“Fyuh, mogok lagi. Bagaimana bisa aku pergi ke
sana kalau mobilku seperti ini? Mana sepi lagi!” Umpat seorang pria sambil
menendang sebuah mobil mewah warna merah yang dibawanya. Pria itu lalu
mengeluarkan sebuah handphone keluaran terbaru yang didapatnya beberapa hari
yang lalu dan dengan cepat menghubungi sebuah bengkel yang sudah menjadi
langganannya.
“Maaf Pak, hari ini kami tutup.” Begitu suara
yang ia dengar dari seberang sana. Dengan kesal dia menutup telepon. Dia sedang
berusaha menghubungi bengkel lain ketika tiba-tiba teleponnya mati. Low
battery.
“Sial!” umpatnya sambil menyandarkan diri pada
pintu kursi kemudi. Jari telunjuk tangannya mengurut dahi sedangkan ibu jarinya
mengurut dagu. Tangan kirinya diletakkan melintang di atas perut.
Sebenarnya hari ini pria itu akan menghadiri
sebuah rapat bersama rekan setimnya untuk membahas pemilihan umum yang sedang
berlangsung.

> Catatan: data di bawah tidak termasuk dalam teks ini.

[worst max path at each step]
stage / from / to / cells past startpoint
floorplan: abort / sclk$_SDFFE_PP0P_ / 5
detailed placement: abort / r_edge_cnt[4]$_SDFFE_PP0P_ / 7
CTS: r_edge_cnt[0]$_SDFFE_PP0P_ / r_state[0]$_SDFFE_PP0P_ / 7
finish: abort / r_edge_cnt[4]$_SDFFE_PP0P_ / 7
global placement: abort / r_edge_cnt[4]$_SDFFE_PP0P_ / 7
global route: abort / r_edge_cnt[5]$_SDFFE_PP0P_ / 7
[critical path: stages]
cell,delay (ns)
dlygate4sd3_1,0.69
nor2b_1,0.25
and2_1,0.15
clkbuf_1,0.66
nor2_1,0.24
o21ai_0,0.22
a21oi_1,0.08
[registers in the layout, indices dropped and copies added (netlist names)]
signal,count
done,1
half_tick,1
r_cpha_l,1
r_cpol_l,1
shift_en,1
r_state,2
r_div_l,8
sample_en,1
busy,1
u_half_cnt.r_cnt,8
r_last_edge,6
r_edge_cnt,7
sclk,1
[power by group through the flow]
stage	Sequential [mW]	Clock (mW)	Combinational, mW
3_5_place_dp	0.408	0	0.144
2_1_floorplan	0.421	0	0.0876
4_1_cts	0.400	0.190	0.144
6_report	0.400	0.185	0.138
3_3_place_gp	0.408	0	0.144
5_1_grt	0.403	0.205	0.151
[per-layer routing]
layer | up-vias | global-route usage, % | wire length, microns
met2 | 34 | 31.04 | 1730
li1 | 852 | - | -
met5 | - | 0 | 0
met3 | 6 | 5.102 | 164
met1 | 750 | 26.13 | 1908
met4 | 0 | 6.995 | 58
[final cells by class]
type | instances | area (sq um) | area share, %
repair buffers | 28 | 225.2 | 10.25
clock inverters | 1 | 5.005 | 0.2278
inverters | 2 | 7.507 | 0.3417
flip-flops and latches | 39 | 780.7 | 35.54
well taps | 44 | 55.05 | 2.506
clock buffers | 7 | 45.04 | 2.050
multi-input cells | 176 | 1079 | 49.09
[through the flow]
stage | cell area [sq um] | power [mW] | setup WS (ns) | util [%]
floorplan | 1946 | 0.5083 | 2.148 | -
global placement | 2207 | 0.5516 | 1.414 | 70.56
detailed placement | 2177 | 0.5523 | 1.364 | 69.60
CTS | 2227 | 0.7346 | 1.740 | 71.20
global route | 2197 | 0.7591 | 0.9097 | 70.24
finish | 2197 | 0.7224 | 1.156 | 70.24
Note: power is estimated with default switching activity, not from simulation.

Pria itu termasuk tim sukses salah satu pasangan capres-cawapres
dari kelima pasang peserta pemilu tahun ini. Dalam rapat nanti rencananya
mereka akan membahas tentang berhasilkah strategi yang mereka pergunakan untuk
memenangkan pasangan capres-cawapres; sebut saja pasangan X. Pagi tadi sebelum
matahari terbit, dia –juga anggota tim sukses yang lain – sudah menyebar orang
untuk memenangkan pasangan X.
Pria itu hendak melihat jam tangan Rolex
miliknya saat ia melihat seorang tukang becak sedang mengayuh becak ke arahnya.

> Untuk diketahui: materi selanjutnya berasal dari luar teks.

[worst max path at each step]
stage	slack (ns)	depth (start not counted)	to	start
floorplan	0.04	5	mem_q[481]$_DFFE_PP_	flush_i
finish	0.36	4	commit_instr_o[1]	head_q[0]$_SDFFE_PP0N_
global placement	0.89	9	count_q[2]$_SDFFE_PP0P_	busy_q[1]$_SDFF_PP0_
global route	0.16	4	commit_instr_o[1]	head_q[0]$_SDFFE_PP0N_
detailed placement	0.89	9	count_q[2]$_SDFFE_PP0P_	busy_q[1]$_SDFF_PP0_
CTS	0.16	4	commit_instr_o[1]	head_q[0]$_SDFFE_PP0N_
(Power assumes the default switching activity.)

Dia menunggu tukang becak itu mendekat dan memberhentikannya.
“Pak, bisa tolong antarkan saya ke Gedung Y ?”
“Oh, iya pak bisa. Silahkan.” Jawab tukang
becak sambil turun dari becaknya.
“Sebentar ya pak, saya ambil tas saya di mobil
dulu.”
“Silahkan Pak.” Tawar tukang becak sambil
menunggingkan becaknya ketika pria itu selesai mengambil tas dan mengunci
mobilnya.
“Terima kasih, pak.” Sahutnya sambil naik ke
becak tersebut.
“Iya pak, sama-sama.” Jawab tukang becak yang
kemudian mulai mengayuh becaknya lagi ke arah Gedung Y.
Gedung Y merupakan gedung yang digunakan
sebagai kantor kerja partai politik yang mengusung pasangan X. Di gedung itulah
mereka dulu mendeklarasikan diri sebagai capres dan cawapres. Sehingga gedung
ini kemudian digunakan sebagai tempat berkumpulnya timses pemenangan pasangan
X. Gedung ini terletak di ujung Jalan Mangga.

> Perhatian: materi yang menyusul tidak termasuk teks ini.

**src/rtl/fpcvt_pkg.sv**
```systemverilog
// Shared FPCVT constants: default code/linear widths, expander state encoding, largest decodable magnitude.
package fpcvt_pkg;

  localparam int unsigned EXP_W = 3;
  localparam int unsigned SIG_W = 4;
  localparam int unsigned OUT_W = 12;

  localparam int unsigned MAX_LINEAR = ((1 << SIG_W) - 1) << ((1 << EXP_W) - 1);

  localparam logic [1:0] ST_IDLE  = 2'd0;
  localparam logic [1:0] ST_SHIFT = 2'd1;
  localparam logic [1:0] ST_DONE  = 2'd2;

endpackage

```
**src/rtl/fp_linear_expander_if.sv**
```systemverilog
// Code-in / linear-out handshake bundle for fp_linear_expander.
interface fp_linear_expander_if #(
  parameter int unsigned EXP_W = fpcvt_pkg::EXP_W,
  parameter int unsigned SIG_W = fpcvt_pkg::SIG_W,
  parameter int unsigned OUT_W = fpcvt_pkg::OUT_W
);

  logic             in_valid;
  logic             in_ready;
  logic [EXP_W-1:0] exponent;
  logic [SIG_W-1:0] significand;
  logic             fifth_bit;
  logic             out_valid;
  logic             out_ready;
  logic [OUT_W-1:0] linear;
  logic             busy;

  modport master (
    output in_valid, exponent, significand, fifth_bit, out_ready,
    input  in_ready, out_valid, linear, busy
  );

  modport slave (
    input  in_valid, exponent, significand, fifth_bit, out_ready,
    output in_ready, out_valid, linear, busy
  );

endinterface

```
**src/rtl/fp_linear_expander.sv**
```systemverilog
// Float code (E,S[,F]) to linear magnitude via one-bit-per-cycle shifter.
// Optional FPCVT_MIDPOINT_EN keeps F as a guard bit to reconstruct the interval midpoint.
module fp_linear_expander #(
  parameter int unsigned EXP_W = fpcvt_pkg::EXP_W,
  parameter int unsigned SIG_W = fpcvt_pkg::SIG_W,
  parameter int unsigned OUT_W = fpcvt_pkg::OUT_W
) (
  input logic clk,
  input logic rst,
  fp_linear_expander_if.slave bus
);
  import fpcvt_pkg::*;

  localparam int unsigned ACC_W = OUT_W + 1;

  logic [1:0]       state;
  logic [ACC_W-1:0] acc;
  logic [EXP_W-1:0] cnt;
  logic [OUT_W-1:0] linear_q;
  logic             out_valid_q;
  logic             guard;
  logic             unused_fifth;

  // Guard bit sits below the significand so the final [OUT_W:1] slice yields F<<(E-1).
`ifdef FPCVT_MIDPOINT_EN
  assign guard        = bus.fifth_bit;
  assign unused_fifth = 1'b0;
`else
  assign guard        = 1'b0;
  assign unused_fifth = bus.fifth_bit;
`endif

  assign bus.in_ready  = (state == ST_IDLE) && !rst;
  assign bus.out_valid = out_valid_q;
  assign bus.linear    = linear_q;
  assign bus.busy      = (state == ST_SHIFT) || (state == ST_DONE);

  always_ff @(posedge clk) begin
    if (rst) begin
      state       <= ST_IDLE;
      out_valid_q <= 1'b0;
      linear_q    <= '0;
      acc         <= '0;
      cnt         <= '0;
    end else begin
      case (state)
        ST_IDLE: begin
          if (bus.in_valid) begin
            acc   <= ACC_W'({bus.significand, guard});
            cnt   <= bus.exponent;
            state <= ST_SHIFT;
          end
        end
        ST_SHIFT: begin
          if (cnt != '0) begin
            acc <= acc << 1;
            cnt <= cnt - EXP_W'(1);
          end else begin
            linear_q    <= acc[OUT_W:1];
            out_valid_q <= 1'b1;
            state       <= ST_DONE;
          end
        end
        ST_DONE: begin
          if (bus.out_ready) begin
            out_valid_q <= 1'b0;
            state       <= ST_IDLE;
          end
        end
        default: state <= ST_IDLE;
      endcase
    end
  end

endmodule

```
**src/flat_wrapper.sv**
```systemverilog
// flat-port wrapper written by rule: the top's interface ports become plain ports
module fp_linear_expander_flat import fpcvt_pkg::*;
#(
  parameter int unsigned EXP_W = fpcvt_pkg::EXP_W,
  parameter int unsigned SIG_W = fpcvt_pkg::SIG_W,
  parameter int unsigned OUT_W = fpcvt_pkg::OUT_W
)
  (clk, rst, bus_in_valid, bus_exponent, bus_significand, bus_fifth_bit, bus_out_ready, bus_in_ready, bus_out_valid, bus_linear, bus_busy);
  fp_linear_expander_if #(.EXP_W(EXP_W), .SIG_W(SIG_W), .OUT_W(OUT_W)) bus_i ();
  input logic clk;
  input logic rst;
  input wire logic [$bits(bus_i.in_valid)-1:0] bus_in_valid;
  input wire logic [$bits(bus_i.exponent)-1:0] bus_exponent;
  input wire logic [$bits(bus_i.significand)-1:0] bus_significand;
  input wire logic [$bits(bus_i.fifth_bit)-1:0] bus_fifth_bit;
  input wire logic [$bits(bus_i.out_ready)-1:0] bus_out_ready;
  output wire logic [$bits(bus_i.in_ready)-1:0] bus_in_ready;
  output wire logic [$bits(bus_i.out_valid)-1:0] bus_out_valid;
  output wire logic [$bits(bus_i.linear)-1:0] bus_linear;
  output wire logic [$bits(bus_i.busy)-1:0] bus_busy;
  assign bus_i.in_valid = bus_in_valid;
  assign bus_i.exponent = bus_exponent;
  assign bus_i.significand = bus_significand;
  assign bus_i.fifth_bit = bus_fifth_bit;
  assign bus_i.out_ready = bus_out_ready;
  assign bus_in_ready = bus_i.in_ready;
  assign bus_out_valid = bus_i.out_valid;
  assign bus_linear = bus_i.linear;
  assign bus_busy = bus_i.busy;
  fp_linear_expander #(.EXP_W(EXP_W), .SIG_W(SIG_W), .OUT_W(OUT_W)) u_core (.clk(clk), .rst(rst), .bus(bus_i));
endmodule
```
**config.mk**
```make
export PLATFORM = sky130hd
export DESIGN_NAME = fp_linear_expander_flat
export DESIGN_NICKNAME = d
export VERILOG_FILES = /design/src/rtl/fpcvt_pkg.sv /design/src/rtl/fp_linear_expander_if.sv /design/src/rtl/fp_linear_expander.sv /design/src/flat_wrapper.sv
export SDC_FILE = /design/constraint.sdc
export NUM_CORES = 1
export LEC_CHECK = 0
export CORE_UTILIZATION = 60
export CTS_CLUSTER_DIAMETER = 100
export DETAILED_ROUTE_END_ITERATION = 12
export DONT_BUFFER_PORTS = 1
export GPL_TIMING_DRIVEN = 0
export HOLD_SLACK_MARGIN = 0.06
export PLACE_DENSITY = 0.79
export REMOVE_ABC_BUFFERS = 1
export SYNTH_ARGS = -nofsm -noshare
export SYNTH_HDL_FRONTEND = slang
export SYNTH_SLANG_ARGS = --single-unit
export TNS_END_PERCENT = 20
```
**constraint.sdc**
```tcl
create_clock -name clk -period 1.6 [get_ports clk]
set_clock_uncertainty 0.1 [all_clocks]
set_input_delay 0.24 -clock clk [delete_from_list [all_inputs] [get_ports clk]]
set_output_delay 0.24 -clock clk [all_outputs]
set_load 0.01 [all_outputs]
```
# ---- After elaboration in Yosys (flattened, before gate mapping)
# Cells that the tools add are included.
dict set report totals {
  reg_bits 31
}
dict set report classes {
  addsub 1
  bitwise_logic 1
  n_reduce_logical 11
  eq_ne 6
  n_mux 13
}
# op count
set op_table {}
lappend op_table {{two-way mux 13 bit} 2}
lappend op_table {{case mux 13 bit (2 select lines)} 1}
lappend op_table {{AND reduction 3 bit} 3}
lappend op_table {{inequality test 2 bit (second input constant)} 4}
lappend op_table {{two-way mux 2 bit} 3}
lappend op_table {{two-way mux 3 bit} 2}
lappend op_table {{case mux 2 bit (3 select lines)} 1}
lappend op_table {{case mux 3 bit (2 select lines)} 1}
lappend op_table {{nonzero test 2 bit} 2}
lappend op_table {{nonzero test 3 bit} 1}
lappend op_table {{subtractor 3 x 1 -> 3 bit (second input constant)} 1}
lappend op_table {{equality test 2 x 1 -> 1 bit (second input constant)} 1}
lappend op_table {{equality test 2 bit (second input constant)} 1}
lappend op_table {{logical NOT 2 bit} 1}
lappend op_table {{two-way mux 1 bit} 2}
lappend op_table {{case mux 1 bit (2 select lines)} 1}
lappend op_table {{AND reduction 2 bit} 1}
lappend op_table {{logical AND 1 bit} 1}
lappend op_table {{logical NOT 1 bit} 1}
lappend op_table {{logical OR 1 bit} 1}
lappend op_table {{inverter 1 bit} 1}

# ---- Depth between registers and ports, before layout
dict set report depth {
  word_depth 3
  depth_mapped 7
  mapped_depth_nobuf 5
}

# ---- Worst setup path after synthesis
# No wires, ideal clock.
dict set report synth_timing {
  path_type {register to register}
  from {reg u_core.state[1]}
  to {reg u_core.acc[2]}
  arrival_time_ps 1243
  path_stages_with_launch 7
  setup_slack_ps 123
  path_buffers 1
  cell_sequence {dfxtp_1 inv_1 ha_1 buf_6 mux2_4 a21oi_1 a311oi_1}
}
dict set report synth_via {
  elab_chain_len 3
  elab_cells_between_ends 7
}
# element line_no
set synth_lines {}
lappend synth_lines {{start, declared} fp_linear_expander.sv:16} ;# logic [1:0] state;
lappend synth_lines {{start signal, assigned} fp_linear_expander.sv:40} ;# state <= ST_IDLE;
lappend synth_lines {{start signal, assigned} fp_linear_expander.sv:51} ;# state <= ST_SHIFT;
lappend synth_lines {{start signal, assigned} fp_linear_expander.sv:61} ;# state <= ST_DONE;
lappend synth_lines {{equality test 2 x 1 -> 1 bit or logical NOT 2 bit (tied branches)} fp_linear_expander.sv:46} ;# case (state)
lappend synth_lines {{inequality test 2 bit (no source line) or nonzero test 2 bit (tied branches)} n/a}
lappend synth_lines {{AND reduction 3 bit (no source line)} n/a}
lappend synth_lines {{end signal, assigned} fp_linear_expander.sv:49} ;# acc <= ACC_W'({bus.significand, guard});
lappend synth_lines {{end signal, assigned} fp_linear_expander.sv:56} ;# acc <= acc << 1;
lappend synth_lines {{end, declared} fp_linear_expander.sv:17} ;# logic [ACC_W-1:0] acc;
# Parallel ways exist; a longest one is shown, timed or not.
# A chain may end at the register's enable or synchronous reset.

# ---- Worst setup path in the final report
dict set report layout_timing {
  from {reg u_core.state[0]}
  to {reg u_core.cnt[0]}
}
dict set report layout_via {
  elab_chain_len 3
  elab_cells_between_ends 7
}
# element line_no
set layout_lines {}
lappend layout_lines {{equality test 2 x 1 -> 1 bit or logical NOT 2 bit (tied branches)} fp_linear_expander.sv:46}
lappend layout_lines {{inequality test 2 bit (no source line) or nonzero test 2 bit (tied branches)} n/a}
lappend layout_lines {{AND reduction 3 bit (no source line)} n/a}
lappend layout_lines {{end signal, assigned} fp_linear_expander.sv:50} ;# cnt <= bus.exponent;
lappend layout_lines {{end signal, assigned} fp_linear_expander.sv:57} ;# cnt <= cnt - EXP_W'(1);
lappend layout_lines {{end, declared} fp_linear_expander.sv:18} ;# logic [EXP_W-1:0] cnt;
# Parallel ways exist; a longest one is shown, timed or not.

==> results.ini <==
[global_routing]
grt-ovfl-total=0
grt_usage=0.274
grt_pass1_wl_mm=5.01
grt_max_degree=33
grt_antenna_before_repair=0
grt_pass1_vias=1072

[pwr]
p_switching_mw=1.08
peakVddDrop_mv=1.33
power.internal_mw=1.61
powerDensity_nw_per_um2=1680
pwr-share-seq=0.358
clkPwrFrac=0.176
power.total_mw=2.69
power_frac_comb=0.466
p_leak_nw=0.563
power.switching_fraction=0.400

[setup_path]
worstSetupEndpoint=u_core.cnt[0]
crit_path_start=u_core.state[0]
path_cells=inv_2 > ha_4 > mux2_4 > nand2_2 > a211oi_1
reg2regPathDepth=5
timing.rr.start=u_core.state[0]
cp_top_family=flip-flops
crit_required_ns=1.72
path_class=reg -> reg
cp.arrival_ns=1.74
critical_path_buf_inv_count=1
crit_path_end_kind=flip-flop
start_kind=flip-flop
slowest_stage=dfxtp_1
cp.depth=5
regToRegEndpoint=u_core.cnt[0]
r2r_slack_ns=-0.02
crit_fanout=8
cpPeakStageDelay_ns=0.40

[logic_synthesis]
synth_top_area_frac=0.435
synth_top_cell_by_area=dfxtp_1
synth_edf_count=0
yosysWarnings=0
async_reset_ff_frac=0
ys.flop_type=dfxtp_1
synth_seq_area_share=0.435
ys_ff_latch=30
ys_top_cells_by_area=dfxtp_1 (44%), a21oi_1 (9.1%), nand2_1 (7.1%), ha_1 (4.5%), nand4_1 (3.6%)
synthDistinctLibCells=31
syn_inst=153
synth_area_um2=1380
avgSynthCellArea_um2=9.02

[clock_network]
ctsLongestPathBuffers=2
cts_root_buf=clkbuf_4
cts_made_buffers=5
clock-sinks=30
cts_max_level=2
cts_tree=yes
insertion_delay_ns=0.33
clk_pin_slew_ns=0.09

[place]
hpwl_mm=1.71
port_buffers=0
gp_congestion=0.732

[detailed_routing]
dr.pass1.iters=4
drc=0
vias_per_cell=6.02
routed_wl_mm=3.30
drtIter0Drc=20
num_vias=1162
drtAntennaViolNets=0
wl_per_cell_um=17.1

[die]
die_y_um=50.0
design.die.area_um2=2500
core_area_um2=2190
dieWidth_um=50.0
pin_count=27
num_rows=17
initial_utilization=0.630

[finish]
utilization=0.733
drive_gt1_frac=0.230
num-fill-cells=175
antenna-diode-count=0
fin_nets=181
syn2layout_area_growth_pct=16.3

[status]
violations=negative setup slack
status=complete, but fails checks

[run]
drv_cap=0

[sta]
setup_violations=1
finalSetupTns_ns=-0.0178
clock.fmax_mhz=618
hold_viol=0
finalCriticalPeriod_ns=1.62
slew_headroom=0.778
rsz0062_at_grt=yes
fin_ws_ns=-0.0178
period_share=1.01
tightest_slew_ns=0.333
drv_slew=0

[min_path]
min_from=bus_significand[2]
hold_path.class=in -> reg

## area by class of cell
class / instances / area [um2] / area share
flip-flops and latches: 30 / 604 / 0.376
inverters: 6 / 25.0 / 0.0156
well taps: 28 / 35.0 / 0.0218
clock buffers: 7 / 55.1 / 0.0343
multi-input cells: 107 / 741 / 0.461
clock inverters: 1 / 5.00 / 0.00312
repair buffers: 14 / 140 / 0.0873
## power by group through the flow
| stage | clock, mW | sequential [mW] | combinational (mW) |
|---|---|---|---|
| after floorplan | 0 | 0.932 | 0.728 |
| after global placement | 0 | 0.944 | 0.847 |
| after detailed placement | 0 | 0.948 | 0.892 |
| after CTS | 0.475 | 0.942 | 1.14 |
| after global routing | 0.510 | 0.979 | 1.33 |
| final | 0.473 | 0.964 | 1.25 |
## sequential cells by signal (all words and copies together) (netlist names)
register and count:
u_core.cnt 3, u_core.bus.out_valid 1, u_core.bus.linear 12, u_core.state 2
u_core.acc 12
## cell families after synthesis
family	Yosys count	share of synthesized area
XOR/XNOR	1	0.00635
buffers and inverters	17	0.0698
flip-flops	30	0.435
AND/OR/NAND/NOR	46	0.175
AO/OA/AOI/OAI	48	0.218
adder cells (fa/ha/maj)	5	0.0453
multiplexers	6	0.0499
## worst min-delay path by stage
stage	to	slack [ns]	cells past startpoint
after floorplan	u_core.acc[10]	0.21	1
after global placement	u_core.bus.linear[3]	0.21	1
after detailed placement	u_core.bus.linear[3]	0.21	1
after CTS	u_core.bus.linear[3]	-0.14	1
after global routing	u_core.acc[3]	0.06	2
final	u_core.acc[3]	0.05	2
## cells in the mapped netlist (all sizes together), types with 3 or more instances
library cell and count:
a211oi 3, a21oi 25, a311oi 4, buf 8
clkbuf 3, dfxtp 30, ha 5, inv 6
mux2i 5, nand2 27, nand3b 3, nand4 8
nor2b 3, o21ai 9
## worst reg2reg max path: stages, from the launching register on
cell and delay [ns]:
dfxtp_1 0.40, inv_2 0.09, ha_4 0.20, mux2_4 0.27, nand2_2 0.09, a211oi_1 0.36
## metal layers
layer  track usage  up-vias  share of wire
li1              -      572              -
met1         0.299      534           0.41
met2         0.448       43           0.49
met3        0.0895       13          0.058
met4         0.186        0          0.037
met5             0        -              0
## per-stage QoR
step / hold WS, ns / std cells / area, um2 / setup slack (ns)
after floorplan: 0.209 / 142 / 1310 / -0.328
after global placement: 0.212 / 170 / 1340 / -0.615
after detailed placement: 0.213 / 170 / 1340 / -0.734
after CTS: -0.140 / 187 / 1520 / 0.00517
after global routing: 0.0568 / 193 / 1610 / -0.0882
final: 0.0541 / 193 / 1610 / -0.0178
## what timing repair did
| action | in CTS | in global routing |
|---|---|---|
| gates resized for setup | 7 | 9 |
| endpoints found under the hold margin | 30 | 30 |
| setup endpoints to repair | 31 | 29 |
| setup buffers | 8 | 1 |
| pin swaps | 3 | 1 |
| cloned | 1 | 0 |
## layout by cell type (no fill, tap or decap), types with 4 or more instances in the layout
cell	count
dlygate4sd3_1	4
buf_4	8
o21ai_1	9
mux2i_1	4
nand4_1	8
a311oi_1	4
clkbuf_4	5
a21oi_1	24
dfxtp_1	29
nand2_1	26
Note: power is estimated with default switching activity, not from simulation.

Sebenarnya untuk menuju ke gedung ini bisa
melewati jalan besar. Tapi pria itu tak ingin melewati jalan utama. Selain
untuk menghindari operasi petugas, dia juga tidak ingin terjebak macaet oleh
orasi dari simpatisan pasangan X yang sedang menggelar aksi damai di sekitar Gedung
Y.
Pria itu mengamati tukang becak yang
mengantarnya. Karena tak menemukan yang dia cari, dia lalu bertanya pada tukang
becak itu.
“Nggak ikut nyoblos, Pak?” tanya pria itu
dengan nada sedikit angkuh.
“Wah tidak Pak.” tukang becak itu menjawab
dengan santun.
“Kok nggak ikut kenapa pak?”
“Kalau saya nyoblos, saya nanti tidak kerja,
kalau saya tidak kerja saya tidak punya uang, ya saya nanti tidak bisa makan.”
“Tapi satu suara itu penting buat menentukan
kehidupan negara kita selanjutnya.”
“Walah pak, pak. Mikir kok mikir negara, lha
wong mikirke perut saya dan keluarga saya saja sudah susah.”
“Memang anaknya bapak ada berapa?”
“Anak saya dua, yang pertama perempuan, yang
kedua laki-laki.”
“Masih sekolah semua pak anaknya?
“Walah pak, kula niku tiyang alit, mboten
gadhah artha damel nyekolahke.”jawab tukang becak polos.
“Berarti anaknya gak sekolah semua, Pak?
Gimana kehidupan bapak bisa layak kalau anak bapak saja tidak sekolah?” Pria
itu bertanya dengan nada menyindir.
Tukang becak itu tersenyum tipis mendengar
pertanyaan pria itu.
“Anak saya sekolah kok pak, tapi yang pertama
cuma lulus SD terus kerja. Kalau yang kedua masih kelas 6 SD.”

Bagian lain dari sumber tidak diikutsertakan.